Only the lines from the beginning of the data below through the line containing "(keep[2] & chSwap);" belong in the response, each copied exactly.

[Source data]
——————

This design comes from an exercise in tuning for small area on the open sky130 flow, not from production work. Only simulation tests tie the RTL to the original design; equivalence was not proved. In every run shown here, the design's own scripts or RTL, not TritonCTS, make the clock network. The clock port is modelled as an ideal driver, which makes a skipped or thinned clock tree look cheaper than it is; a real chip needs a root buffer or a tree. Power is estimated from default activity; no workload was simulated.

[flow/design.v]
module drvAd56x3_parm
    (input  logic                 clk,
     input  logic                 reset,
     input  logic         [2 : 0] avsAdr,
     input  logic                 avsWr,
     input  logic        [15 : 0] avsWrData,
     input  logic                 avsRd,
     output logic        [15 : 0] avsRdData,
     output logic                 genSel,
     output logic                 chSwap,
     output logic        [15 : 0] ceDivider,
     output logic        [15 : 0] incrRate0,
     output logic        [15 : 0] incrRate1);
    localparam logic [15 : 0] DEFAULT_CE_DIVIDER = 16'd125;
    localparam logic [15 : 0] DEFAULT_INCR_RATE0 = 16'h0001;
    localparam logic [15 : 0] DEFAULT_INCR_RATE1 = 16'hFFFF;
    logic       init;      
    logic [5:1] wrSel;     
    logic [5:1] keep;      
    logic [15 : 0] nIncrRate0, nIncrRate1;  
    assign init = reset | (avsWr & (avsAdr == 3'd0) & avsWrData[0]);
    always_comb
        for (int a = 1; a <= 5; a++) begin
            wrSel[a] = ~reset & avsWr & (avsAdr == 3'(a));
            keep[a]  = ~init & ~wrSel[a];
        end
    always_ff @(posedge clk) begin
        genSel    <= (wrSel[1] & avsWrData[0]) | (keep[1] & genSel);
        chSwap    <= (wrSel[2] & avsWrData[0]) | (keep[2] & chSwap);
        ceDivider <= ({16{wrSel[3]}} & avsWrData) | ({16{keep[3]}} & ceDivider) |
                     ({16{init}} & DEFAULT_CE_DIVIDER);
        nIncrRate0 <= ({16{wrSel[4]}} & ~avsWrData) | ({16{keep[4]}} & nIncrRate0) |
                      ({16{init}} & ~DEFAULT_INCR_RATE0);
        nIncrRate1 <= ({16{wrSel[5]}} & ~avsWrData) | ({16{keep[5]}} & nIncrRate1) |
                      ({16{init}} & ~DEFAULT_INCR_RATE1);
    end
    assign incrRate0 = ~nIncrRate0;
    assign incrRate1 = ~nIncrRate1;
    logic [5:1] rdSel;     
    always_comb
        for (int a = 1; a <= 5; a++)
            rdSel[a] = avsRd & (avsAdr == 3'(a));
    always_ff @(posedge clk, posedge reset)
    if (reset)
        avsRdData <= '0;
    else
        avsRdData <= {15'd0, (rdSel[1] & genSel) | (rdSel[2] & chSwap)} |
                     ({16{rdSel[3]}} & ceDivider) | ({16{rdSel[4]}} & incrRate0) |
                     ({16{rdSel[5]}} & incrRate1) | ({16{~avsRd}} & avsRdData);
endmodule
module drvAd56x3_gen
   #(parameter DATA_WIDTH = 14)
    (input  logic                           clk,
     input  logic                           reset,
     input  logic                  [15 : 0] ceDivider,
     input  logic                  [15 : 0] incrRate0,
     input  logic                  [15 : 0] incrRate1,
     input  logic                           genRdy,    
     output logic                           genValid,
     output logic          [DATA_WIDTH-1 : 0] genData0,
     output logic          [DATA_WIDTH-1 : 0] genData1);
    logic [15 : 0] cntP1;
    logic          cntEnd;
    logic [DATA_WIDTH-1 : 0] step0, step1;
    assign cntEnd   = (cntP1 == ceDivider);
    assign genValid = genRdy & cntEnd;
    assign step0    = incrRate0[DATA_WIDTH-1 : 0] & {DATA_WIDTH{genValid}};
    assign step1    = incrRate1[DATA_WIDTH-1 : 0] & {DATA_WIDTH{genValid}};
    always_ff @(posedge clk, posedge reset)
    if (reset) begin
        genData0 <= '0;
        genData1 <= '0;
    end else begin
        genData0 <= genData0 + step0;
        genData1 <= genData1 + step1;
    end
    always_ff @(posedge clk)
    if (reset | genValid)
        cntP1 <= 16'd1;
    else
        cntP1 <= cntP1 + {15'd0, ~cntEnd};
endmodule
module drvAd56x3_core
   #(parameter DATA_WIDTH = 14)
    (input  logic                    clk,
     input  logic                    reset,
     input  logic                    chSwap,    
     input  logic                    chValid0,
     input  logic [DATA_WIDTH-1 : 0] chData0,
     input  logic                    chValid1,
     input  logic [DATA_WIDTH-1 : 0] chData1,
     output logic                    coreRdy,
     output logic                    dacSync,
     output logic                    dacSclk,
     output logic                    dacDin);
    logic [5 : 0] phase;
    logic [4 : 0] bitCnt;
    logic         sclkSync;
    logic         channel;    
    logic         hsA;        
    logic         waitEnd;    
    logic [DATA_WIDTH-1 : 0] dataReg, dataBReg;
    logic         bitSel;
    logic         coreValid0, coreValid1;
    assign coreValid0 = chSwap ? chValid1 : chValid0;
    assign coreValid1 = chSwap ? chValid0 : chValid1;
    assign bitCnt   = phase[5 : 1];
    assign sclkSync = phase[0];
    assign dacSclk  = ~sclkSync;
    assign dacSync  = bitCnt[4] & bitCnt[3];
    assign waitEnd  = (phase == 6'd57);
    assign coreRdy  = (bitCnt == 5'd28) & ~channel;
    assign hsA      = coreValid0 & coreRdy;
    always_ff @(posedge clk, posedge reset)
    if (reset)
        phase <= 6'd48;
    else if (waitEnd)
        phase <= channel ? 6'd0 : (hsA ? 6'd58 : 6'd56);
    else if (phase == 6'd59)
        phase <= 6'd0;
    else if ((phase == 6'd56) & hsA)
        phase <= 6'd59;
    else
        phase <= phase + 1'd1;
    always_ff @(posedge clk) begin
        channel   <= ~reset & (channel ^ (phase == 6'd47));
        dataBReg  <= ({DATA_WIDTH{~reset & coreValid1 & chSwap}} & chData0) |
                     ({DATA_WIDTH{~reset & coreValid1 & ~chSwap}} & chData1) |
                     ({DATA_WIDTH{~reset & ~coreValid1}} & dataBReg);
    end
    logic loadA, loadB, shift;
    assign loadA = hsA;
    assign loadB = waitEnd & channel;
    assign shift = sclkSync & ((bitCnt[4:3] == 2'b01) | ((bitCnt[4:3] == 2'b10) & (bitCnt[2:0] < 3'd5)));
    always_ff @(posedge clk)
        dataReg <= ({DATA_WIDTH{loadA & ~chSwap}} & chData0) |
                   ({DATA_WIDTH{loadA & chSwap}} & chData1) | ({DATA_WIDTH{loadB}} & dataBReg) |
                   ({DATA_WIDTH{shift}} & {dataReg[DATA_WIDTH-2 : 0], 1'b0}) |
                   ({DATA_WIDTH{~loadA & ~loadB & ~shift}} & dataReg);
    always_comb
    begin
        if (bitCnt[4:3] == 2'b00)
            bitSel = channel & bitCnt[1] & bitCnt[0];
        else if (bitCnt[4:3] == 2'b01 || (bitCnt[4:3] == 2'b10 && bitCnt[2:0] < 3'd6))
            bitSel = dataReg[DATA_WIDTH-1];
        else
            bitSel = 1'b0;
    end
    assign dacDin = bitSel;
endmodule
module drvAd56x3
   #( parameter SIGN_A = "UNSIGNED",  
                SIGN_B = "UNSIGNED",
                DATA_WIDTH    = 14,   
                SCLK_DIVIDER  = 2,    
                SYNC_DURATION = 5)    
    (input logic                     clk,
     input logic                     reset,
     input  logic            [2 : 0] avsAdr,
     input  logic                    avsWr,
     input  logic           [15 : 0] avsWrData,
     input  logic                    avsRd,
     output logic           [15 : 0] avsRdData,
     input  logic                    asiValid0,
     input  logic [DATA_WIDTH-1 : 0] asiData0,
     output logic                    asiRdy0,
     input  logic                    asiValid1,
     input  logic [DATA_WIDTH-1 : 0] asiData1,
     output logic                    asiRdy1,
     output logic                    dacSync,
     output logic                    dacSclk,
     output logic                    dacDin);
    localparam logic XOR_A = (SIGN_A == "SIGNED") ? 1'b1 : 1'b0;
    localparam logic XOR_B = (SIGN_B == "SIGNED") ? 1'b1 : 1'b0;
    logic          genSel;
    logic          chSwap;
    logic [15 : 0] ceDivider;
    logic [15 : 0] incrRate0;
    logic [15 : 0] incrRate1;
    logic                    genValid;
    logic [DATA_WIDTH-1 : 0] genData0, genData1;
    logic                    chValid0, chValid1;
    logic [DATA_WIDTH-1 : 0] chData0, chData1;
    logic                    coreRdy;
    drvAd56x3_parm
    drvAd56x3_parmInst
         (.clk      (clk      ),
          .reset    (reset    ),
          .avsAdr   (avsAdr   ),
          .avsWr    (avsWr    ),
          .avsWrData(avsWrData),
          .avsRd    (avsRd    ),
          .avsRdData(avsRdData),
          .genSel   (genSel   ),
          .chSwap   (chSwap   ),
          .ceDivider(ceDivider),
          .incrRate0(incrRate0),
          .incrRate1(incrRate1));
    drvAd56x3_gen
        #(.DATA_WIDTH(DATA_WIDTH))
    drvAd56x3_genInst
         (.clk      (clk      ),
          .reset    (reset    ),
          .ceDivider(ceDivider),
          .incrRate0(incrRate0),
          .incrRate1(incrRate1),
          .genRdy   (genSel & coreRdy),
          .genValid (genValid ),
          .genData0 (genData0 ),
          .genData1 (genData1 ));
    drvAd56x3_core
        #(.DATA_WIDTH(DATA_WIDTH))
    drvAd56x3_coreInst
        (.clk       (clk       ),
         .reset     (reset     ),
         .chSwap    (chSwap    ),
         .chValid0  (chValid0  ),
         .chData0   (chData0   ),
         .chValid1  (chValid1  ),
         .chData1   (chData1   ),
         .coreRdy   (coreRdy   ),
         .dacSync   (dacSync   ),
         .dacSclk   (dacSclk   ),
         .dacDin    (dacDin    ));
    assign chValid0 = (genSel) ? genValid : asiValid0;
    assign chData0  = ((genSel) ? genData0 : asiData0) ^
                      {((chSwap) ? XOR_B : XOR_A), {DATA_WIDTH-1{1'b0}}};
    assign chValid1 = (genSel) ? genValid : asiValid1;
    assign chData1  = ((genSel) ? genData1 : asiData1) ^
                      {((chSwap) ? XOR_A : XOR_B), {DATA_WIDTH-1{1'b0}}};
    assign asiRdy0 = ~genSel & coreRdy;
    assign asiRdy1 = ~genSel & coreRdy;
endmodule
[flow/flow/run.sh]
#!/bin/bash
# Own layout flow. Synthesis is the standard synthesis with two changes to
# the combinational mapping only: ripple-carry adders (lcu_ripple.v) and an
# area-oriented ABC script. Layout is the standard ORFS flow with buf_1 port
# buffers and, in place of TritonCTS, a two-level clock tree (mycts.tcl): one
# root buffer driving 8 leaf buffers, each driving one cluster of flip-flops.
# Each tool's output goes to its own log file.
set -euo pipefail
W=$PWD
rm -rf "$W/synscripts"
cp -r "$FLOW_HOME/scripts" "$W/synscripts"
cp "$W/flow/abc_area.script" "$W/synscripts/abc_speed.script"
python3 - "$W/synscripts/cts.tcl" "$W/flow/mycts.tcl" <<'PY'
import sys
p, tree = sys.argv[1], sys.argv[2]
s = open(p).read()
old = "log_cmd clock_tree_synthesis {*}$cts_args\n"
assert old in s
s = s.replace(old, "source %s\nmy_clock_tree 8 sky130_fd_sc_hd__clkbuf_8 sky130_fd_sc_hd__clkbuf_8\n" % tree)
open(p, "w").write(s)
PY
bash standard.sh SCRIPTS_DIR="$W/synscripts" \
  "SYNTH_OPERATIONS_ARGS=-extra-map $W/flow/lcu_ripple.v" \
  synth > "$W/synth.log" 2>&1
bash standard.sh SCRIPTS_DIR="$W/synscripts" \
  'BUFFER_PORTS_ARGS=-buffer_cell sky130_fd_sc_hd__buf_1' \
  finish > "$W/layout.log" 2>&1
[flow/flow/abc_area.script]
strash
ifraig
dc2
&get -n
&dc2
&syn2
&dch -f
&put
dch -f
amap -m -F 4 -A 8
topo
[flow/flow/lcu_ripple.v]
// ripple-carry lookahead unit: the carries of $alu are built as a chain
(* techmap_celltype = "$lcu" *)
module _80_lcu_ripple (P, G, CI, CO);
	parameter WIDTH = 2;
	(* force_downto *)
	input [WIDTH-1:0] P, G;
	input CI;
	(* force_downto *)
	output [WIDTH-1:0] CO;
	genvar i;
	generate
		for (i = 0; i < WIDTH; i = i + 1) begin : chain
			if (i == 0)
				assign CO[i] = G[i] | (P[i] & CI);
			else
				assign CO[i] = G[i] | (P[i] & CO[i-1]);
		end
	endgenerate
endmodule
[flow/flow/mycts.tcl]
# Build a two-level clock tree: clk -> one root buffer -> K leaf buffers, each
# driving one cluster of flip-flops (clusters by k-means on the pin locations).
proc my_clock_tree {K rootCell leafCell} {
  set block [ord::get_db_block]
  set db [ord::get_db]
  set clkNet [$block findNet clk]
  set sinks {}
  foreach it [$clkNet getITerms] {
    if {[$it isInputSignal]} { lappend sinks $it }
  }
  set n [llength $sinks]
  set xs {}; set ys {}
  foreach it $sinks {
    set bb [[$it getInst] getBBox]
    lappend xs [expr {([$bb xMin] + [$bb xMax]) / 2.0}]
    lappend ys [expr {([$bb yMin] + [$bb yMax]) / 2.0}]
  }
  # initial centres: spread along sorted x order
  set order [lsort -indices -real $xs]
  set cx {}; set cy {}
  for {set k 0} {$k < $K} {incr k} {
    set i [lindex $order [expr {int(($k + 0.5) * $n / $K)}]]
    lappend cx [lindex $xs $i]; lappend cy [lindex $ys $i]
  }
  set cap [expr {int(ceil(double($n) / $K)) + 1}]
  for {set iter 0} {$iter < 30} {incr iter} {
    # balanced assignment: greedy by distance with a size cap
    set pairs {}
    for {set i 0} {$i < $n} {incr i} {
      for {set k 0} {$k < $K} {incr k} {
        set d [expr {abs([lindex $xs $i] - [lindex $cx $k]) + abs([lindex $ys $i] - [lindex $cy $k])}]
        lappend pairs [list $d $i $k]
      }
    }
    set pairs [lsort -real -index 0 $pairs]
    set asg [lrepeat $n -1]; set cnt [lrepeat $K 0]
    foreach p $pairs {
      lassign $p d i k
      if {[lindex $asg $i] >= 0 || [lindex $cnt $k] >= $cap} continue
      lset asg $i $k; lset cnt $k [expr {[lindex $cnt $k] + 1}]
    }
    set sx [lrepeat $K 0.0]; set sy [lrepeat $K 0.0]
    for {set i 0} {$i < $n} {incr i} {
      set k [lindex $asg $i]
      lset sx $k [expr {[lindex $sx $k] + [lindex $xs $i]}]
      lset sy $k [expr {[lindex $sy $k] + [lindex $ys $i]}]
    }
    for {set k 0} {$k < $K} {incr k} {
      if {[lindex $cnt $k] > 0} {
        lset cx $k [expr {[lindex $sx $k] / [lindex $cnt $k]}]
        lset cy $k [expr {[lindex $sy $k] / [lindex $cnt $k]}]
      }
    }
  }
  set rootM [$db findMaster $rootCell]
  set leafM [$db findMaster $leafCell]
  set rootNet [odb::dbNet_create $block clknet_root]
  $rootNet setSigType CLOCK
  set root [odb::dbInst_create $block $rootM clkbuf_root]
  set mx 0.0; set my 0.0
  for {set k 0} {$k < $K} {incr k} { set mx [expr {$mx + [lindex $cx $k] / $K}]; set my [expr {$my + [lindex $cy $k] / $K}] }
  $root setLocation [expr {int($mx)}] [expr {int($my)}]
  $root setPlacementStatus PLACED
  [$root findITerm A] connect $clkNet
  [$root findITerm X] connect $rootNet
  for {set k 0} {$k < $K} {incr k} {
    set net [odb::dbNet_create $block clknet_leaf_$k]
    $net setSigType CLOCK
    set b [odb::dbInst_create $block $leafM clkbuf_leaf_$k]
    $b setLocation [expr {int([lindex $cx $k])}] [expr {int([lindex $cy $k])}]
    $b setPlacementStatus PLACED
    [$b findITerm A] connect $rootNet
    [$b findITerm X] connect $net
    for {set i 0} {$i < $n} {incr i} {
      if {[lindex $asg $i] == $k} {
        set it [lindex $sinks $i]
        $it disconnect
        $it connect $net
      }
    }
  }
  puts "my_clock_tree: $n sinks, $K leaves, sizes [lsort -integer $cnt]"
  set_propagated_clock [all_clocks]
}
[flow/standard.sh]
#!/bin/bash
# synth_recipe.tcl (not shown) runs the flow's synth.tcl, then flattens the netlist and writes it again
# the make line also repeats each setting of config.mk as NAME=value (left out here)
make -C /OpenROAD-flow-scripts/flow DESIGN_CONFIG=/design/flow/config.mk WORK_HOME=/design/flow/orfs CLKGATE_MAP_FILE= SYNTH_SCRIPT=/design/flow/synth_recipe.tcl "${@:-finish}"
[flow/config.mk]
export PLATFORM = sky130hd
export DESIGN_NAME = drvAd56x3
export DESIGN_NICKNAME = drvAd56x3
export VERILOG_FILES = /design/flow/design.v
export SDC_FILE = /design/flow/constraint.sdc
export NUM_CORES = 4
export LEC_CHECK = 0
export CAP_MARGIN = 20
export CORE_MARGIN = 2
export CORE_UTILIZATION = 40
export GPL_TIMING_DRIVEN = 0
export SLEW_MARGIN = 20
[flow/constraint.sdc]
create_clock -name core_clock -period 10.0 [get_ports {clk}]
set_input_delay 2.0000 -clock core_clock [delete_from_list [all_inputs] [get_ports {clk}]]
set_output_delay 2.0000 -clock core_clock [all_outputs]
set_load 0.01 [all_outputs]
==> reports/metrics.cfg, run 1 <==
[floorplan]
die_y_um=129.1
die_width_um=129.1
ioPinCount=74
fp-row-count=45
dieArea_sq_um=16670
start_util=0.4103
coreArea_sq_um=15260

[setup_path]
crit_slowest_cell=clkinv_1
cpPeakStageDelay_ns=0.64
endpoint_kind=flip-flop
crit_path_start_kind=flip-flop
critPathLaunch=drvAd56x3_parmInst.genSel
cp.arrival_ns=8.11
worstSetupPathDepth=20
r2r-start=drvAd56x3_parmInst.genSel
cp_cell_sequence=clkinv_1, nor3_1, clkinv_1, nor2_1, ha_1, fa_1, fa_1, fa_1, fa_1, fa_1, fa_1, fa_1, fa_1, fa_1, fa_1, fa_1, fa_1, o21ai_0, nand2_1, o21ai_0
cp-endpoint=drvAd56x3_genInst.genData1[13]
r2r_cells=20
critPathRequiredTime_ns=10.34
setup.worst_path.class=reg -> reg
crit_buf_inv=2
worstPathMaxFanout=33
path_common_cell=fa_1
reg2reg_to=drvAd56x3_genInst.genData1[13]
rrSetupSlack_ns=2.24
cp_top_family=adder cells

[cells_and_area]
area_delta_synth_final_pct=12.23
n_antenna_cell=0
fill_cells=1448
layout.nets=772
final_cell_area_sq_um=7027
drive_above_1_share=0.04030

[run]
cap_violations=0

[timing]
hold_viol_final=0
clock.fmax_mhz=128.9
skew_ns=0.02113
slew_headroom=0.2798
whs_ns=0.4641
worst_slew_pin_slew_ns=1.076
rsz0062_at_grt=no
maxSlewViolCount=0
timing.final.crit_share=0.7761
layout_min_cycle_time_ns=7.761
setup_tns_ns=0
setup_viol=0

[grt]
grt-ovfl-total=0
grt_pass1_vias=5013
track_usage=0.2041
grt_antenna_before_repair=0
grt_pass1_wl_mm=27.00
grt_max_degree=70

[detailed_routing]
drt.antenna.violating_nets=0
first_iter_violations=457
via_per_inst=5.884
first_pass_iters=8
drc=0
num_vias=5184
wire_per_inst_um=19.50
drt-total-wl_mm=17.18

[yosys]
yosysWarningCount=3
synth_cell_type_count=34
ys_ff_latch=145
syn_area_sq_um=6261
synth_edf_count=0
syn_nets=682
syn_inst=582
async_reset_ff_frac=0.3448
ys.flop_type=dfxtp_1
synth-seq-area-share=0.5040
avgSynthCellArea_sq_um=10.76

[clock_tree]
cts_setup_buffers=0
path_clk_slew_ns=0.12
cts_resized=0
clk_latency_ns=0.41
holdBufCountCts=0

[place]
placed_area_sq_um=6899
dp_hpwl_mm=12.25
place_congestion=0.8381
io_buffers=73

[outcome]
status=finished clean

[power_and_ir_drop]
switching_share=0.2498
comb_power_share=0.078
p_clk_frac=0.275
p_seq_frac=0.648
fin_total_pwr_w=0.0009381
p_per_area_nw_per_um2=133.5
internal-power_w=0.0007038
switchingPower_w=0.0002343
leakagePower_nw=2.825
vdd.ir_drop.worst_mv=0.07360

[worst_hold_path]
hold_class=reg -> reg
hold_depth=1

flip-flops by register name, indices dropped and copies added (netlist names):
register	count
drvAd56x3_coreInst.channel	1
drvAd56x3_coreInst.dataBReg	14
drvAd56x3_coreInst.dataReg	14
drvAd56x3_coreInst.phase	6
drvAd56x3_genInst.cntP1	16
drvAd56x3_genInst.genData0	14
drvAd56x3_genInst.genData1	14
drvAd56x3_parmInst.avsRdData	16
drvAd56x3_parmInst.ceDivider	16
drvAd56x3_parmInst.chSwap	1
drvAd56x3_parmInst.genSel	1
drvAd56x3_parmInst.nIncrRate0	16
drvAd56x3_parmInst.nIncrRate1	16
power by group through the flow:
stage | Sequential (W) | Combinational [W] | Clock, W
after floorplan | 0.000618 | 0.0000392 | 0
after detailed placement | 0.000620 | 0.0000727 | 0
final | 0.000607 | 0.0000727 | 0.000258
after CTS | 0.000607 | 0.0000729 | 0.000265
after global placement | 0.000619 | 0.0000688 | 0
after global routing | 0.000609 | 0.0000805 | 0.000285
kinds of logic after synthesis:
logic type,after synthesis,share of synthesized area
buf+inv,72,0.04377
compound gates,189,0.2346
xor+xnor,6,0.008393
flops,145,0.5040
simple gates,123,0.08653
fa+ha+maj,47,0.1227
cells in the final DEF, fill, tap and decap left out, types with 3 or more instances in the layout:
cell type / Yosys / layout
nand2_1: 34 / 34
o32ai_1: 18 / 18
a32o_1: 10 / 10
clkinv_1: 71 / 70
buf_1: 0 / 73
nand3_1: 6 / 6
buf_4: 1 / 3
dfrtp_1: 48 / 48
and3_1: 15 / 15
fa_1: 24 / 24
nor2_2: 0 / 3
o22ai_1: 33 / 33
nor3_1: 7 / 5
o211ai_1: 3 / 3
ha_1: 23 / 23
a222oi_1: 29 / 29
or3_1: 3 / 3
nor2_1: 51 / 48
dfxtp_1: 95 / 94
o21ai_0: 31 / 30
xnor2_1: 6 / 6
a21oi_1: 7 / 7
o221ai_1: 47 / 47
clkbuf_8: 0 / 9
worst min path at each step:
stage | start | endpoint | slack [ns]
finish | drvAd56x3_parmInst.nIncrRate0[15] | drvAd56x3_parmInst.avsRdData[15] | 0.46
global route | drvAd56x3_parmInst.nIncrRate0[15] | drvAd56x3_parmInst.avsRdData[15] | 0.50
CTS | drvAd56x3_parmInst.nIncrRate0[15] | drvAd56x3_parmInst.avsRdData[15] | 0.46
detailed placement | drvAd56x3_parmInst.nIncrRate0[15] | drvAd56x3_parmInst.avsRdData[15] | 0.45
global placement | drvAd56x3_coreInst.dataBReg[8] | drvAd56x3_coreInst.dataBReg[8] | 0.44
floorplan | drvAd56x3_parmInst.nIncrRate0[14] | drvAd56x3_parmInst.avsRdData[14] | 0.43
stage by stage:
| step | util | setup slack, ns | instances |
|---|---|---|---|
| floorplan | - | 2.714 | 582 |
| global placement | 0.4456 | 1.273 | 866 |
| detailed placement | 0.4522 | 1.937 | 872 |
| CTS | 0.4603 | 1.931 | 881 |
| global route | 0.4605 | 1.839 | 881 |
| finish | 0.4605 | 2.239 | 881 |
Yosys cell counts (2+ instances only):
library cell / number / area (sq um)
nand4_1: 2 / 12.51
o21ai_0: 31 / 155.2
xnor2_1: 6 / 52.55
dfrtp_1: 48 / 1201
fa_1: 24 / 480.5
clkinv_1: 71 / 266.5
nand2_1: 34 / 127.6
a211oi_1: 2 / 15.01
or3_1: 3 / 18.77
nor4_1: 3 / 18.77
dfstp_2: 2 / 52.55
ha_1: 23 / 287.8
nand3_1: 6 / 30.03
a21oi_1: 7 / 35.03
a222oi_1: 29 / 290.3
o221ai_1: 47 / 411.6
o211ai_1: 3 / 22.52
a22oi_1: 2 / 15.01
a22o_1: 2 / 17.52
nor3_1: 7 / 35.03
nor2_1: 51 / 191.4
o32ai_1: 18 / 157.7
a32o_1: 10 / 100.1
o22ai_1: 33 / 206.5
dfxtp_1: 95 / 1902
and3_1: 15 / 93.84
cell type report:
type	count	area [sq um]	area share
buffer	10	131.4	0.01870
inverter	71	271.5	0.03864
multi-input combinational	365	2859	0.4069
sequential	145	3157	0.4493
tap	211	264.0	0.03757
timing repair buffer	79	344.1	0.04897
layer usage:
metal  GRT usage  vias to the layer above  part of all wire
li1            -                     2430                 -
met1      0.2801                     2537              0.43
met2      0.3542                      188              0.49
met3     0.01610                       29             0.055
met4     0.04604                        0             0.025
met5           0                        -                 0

——————

WRITTEN SOLUTION:
This design comes from an exercise in tuning for small area on the open sky130 flow, not from production work. Only simulation tests tie the RTL to the original design; equivalence was not proved. In every run shown here, the design's own scripts or RTL, not TritonCTS, make the clock network. The clock port is modelled as an ideal driver, which makes a skipped or thinned clock tree look cheaper than it is; a real chip needs a root buffer or a tree. Power is estimated from default activity; no workload was simulated.

[flow/design.v]
module drvAd56x3_parm
    (input  logic                 clk,
     input  logic                 reset,
     input  logic         [2 : 0] avsAdr,
     input  logic                 avsWr,
     input  logic        [15 : 0] avsWrData,
     input  logic                 avsRd,
     output logic        [15 : 0] avsRdData,
     output logic                 genSel,
     output logic                 chSwap,
     output logic        [15 : 0] ceDivider,
     output logic        [15 : 0] incrRate0,
     output logic        [15 : 0] incrRate1);
    localparam logic [15 : 0] DEFAULT_CE_DIVIDER = 16'd125;
    localparam logic [15 : 0] DEFAULT_INCR_RATE0 = 16'h0001;
    localparam logic [15 : 0] DEFAULT_INCR_RATE1 = 16'hFFFF;
    logic       init;      
    logic [5:1] wrSel;     
    logic [5:1] keep;      
    logic [15 : 0] nIncrRate0, nIncrRate1;  
    assign init = reset | (avsWr & (avsAdr == 3'd0) & avsWrData[0]);
    always_comb
        for (int a = 1; a <= 5; a++) begin
            wrSel[a] = ~reset & avsWr & (avsAdr == 3'(a));
            keep[a]  = ~init & ~wrSel[a];
        end
    always_ff @(posedge clk) begin
        genSel    <= (wrSel[1] & avsWrData[0]) | (keep[1] & genSel);
        chSwap    <= (wrSel[2] & avsWrData[0]) | (keep[2] & chSwap);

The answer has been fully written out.